→ **Given records**
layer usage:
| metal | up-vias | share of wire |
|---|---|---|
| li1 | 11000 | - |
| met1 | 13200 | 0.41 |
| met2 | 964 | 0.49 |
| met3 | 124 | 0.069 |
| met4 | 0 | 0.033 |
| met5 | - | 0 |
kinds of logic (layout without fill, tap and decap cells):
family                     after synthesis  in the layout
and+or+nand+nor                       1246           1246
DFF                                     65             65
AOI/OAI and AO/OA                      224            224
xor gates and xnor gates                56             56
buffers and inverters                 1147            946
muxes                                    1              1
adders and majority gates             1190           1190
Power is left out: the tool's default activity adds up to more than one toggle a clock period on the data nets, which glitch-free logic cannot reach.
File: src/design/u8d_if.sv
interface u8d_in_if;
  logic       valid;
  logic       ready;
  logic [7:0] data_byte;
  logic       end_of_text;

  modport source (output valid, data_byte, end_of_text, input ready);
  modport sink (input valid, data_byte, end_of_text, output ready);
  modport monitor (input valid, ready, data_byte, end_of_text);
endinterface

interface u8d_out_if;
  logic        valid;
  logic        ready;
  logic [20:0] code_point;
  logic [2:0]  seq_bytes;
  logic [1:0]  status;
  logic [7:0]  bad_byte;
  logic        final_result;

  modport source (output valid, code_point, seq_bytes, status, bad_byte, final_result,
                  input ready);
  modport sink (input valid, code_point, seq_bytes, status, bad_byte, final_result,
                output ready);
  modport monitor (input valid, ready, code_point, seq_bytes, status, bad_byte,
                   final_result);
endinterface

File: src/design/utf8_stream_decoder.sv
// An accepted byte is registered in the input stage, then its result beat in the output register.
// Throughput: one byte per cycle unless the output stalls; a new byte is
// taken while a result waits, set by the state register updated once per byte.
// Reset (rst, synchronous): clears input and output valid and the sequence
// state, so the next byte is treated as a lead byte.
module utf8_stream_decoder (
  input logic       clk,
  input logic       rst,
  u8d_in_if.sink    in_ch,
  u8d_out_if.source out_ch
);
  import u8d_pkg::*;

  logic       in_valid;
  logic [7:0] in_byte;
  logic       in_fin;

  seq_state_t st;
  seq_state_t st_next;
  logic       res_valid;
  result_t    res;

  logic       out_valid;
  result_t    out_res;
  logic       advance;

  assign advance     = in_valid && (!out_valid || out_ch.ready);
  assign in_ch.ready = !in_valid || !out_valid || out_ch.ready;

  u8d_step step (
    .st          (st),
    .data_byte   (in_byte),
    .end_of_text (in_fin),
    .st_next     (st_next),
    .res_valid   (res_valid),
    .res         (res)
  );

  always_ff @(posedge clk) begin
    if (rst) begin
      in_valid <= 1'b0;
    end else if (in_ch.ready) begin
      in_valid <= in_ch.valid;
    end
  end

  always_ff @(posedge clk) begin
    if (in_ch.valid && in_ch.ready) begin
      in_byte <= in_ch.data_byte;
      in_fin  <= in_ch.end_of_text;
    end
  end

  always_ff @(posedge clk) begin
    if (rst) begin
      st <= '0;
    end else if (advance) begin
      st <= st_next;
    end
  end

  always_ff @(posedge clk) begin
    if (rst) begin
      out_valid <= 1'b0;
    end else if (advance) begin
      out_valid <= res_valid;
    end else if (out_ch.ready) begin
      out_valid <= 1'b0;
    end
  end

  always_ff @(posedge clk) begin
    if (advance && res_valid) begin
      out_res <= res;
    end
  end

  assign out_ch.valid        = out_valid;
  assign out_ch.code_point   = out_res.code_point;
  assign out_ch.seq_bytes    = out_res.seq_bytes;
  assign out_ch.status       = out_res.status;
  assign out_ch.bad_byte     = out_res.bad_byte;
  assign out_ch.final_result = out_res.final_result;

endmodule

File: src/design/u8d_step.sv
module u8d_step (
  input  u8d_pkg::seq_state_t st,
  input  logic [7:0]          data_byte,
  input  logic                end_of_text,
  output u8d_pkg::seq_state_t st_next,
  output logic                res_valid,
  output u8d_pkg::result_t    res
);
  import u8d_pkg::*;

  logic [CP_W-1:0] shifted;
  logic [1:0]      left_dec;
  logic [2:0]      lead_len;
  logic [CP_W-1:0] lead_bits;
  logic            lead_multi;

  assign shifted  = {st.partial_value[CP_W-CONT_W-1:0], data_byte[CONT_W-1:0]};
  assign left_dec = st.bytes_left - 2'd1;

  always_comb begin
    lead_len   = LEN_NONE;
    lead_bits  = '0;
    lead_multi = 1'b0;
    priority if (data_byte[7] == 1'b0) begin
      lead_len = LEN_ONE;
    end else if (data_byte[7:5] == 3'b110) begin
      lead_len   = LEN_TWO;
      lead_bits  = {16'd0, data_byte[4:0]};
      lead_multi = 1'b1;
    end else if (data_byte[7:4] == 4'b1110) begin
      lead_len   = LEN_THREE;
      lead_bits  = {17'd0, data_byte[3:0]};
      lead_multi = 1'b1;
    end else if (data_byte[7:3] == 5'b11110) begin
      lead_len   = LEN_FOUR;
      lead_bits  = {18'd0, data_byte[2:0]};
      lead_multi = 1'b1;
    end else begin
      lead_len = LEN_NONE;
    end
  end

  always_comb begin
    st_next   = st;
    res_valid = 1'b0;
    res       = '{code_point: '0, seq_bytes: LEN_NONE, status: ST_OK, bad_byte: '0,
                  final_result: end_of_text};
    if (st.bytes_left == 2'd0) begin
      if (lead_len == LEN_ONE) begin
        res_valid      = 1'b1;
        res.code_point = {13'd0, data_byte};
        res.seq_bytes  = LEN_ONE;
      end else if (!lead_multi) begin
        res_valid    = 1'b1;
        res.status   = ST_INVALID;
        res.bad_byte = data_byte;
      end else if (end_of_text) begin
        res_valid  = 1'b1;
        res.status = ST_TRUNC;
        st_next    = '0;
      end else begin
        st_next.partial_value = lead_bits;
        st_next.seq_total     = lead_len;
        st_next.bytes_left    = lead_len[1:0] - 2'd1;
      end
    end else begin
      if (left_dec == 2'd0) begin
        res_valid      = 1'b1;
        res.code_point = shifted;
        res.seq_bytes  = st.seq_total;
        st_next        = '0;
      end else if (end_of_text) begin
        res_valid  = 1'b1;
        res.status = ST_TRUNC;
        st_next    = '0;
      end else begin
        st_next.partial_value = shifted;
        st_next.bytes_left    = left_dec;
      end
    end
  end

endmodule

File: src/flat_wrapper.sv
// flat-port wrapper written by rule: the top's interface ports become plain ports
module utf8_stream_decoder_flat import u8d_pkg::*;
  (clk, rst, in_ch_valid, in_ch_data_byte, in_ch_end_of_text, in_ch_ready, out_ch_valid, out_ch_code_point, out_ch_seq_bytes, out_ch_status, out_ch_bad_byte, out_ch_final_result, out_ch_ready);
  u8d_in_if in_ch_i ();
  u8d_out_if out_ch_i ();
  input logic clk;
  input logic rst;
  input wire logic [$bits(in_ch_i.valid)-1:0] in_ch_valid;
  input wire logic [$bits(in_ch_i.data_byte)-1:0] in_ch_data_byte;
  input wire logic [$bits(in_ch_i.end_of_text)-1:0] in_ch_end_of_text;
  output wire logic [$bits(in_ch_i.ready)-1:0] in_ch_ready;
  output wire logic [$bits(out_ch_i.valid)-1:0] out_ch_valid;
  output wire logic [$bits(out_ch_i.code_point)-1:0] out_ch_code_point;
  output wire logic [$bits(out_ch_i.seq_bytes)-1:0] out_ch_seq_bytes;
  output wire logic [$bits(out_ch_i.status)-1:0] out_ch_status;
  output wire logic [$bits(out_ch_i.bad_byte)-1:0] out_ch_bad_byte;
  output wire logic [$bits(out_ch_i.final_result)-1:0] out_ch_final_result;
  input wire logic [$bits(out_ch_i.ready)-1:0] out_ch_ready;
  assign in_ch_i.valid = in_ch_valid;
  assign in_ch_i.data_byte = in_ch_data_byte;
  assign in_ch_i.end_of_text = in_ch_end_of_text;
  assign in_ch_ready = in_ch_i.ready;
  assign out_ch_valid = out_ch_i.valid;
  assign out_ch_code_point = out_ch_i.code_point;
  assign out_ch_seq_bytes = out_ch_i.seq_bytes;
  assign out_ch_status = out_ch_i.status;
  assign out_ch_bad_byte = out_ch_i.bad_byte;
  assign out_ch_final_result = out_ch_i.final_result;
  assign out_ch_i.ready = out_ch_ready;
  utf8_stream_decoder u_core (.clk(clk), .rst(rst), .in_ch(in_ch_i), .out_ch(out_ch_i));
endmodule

→ **Exercise aim**
As the answer, set down only the lines from the data above between the one holding "assign left_dec = st.bytes_left - 2'd1;" and the one holding "File: src/flat_wrapper.sv", inclusive, exactly as they read.

→ **Task output**
  assign left_dec = st.bytes_left - 2'd1;

  always_comb begin
    lead_len   = LEN_NONE;
    lead_bits  = '0;
    lead_multi = 1'b0;
    priority if (data_byte[7] == 1'b0) begin
      lead_len = LEN_ONE;
    end else if (data_byte[7:5] == 3'b110) begin
      lead_len   = LEN_TWO;
      lead_bits  = {16'd0, data_byte[4:0]};
      lead_multi = 1'b1;
    end else if (data_byte[7:4] == 4'b1110) begin
      lead_len   = LEN_THREE;
      lead_bits  = {17'd0, data_byte[3:0]};
      lead_multi = 1'b1;
    end else if (data_byte[7:3] == 5'b11110) begin
      lead_len   = LEN_FOUR;
      lead_bits  = {18'd0, data_byte[2:0]};
      lead_multi = 1'b1;
    end else begin
      lead_len = LEN_NONE;
    end
  end

  always_comb begin
    st_next   = st;
    res_valid = 1'b0;
    res       = '{code_point: '0, seq_bytes: LEN_NONE, status: ST_OK, bad_byte: '0,
                  final_result: end_of_text};
    if (st.bytes_left == 2'd0) begin
      if (lead_len == LEN_ONE) begin
        res_valid      = 1'b1;
        res.code_point = {13'd0, data_byte};
        res.seq_bytes  = LEN_ONE;
      end else if (!lead_multi) begin
        res_valid    = 1'b1;
        res.status   = ST_INVALID;
        res.bad_byte = data_byte;
      end else if (end_of_text) begin
        res_valid  = 1'b1;
        res.status = ST_TRUNC;
        st_next    = '0;
      end else begin
        st_next.partial_value = lead_bits;
        st_next.seq_total     = lead_len;
        st_next.bytes_left    = lead_len[1:0] - 2'd1;
      end
    end else begin
      if (left_dec == 2'd0) begin
        res_valid      = 1'b1;
        res.code_point = shifted;
        res.seq_bytes  = st.seq_total;
        st_next        = '0;
      end else if (end_of_text) begin
        res_valid  = 1'b1;
        res.status = ST_TRUNC;
        st_next    = '0;
      end else begin
        st_next.partial_value = shifted;
        st_next.bytes_left    = left_dec;
      end
    end
  end

endmodule

File: src/flat_wrapper.sv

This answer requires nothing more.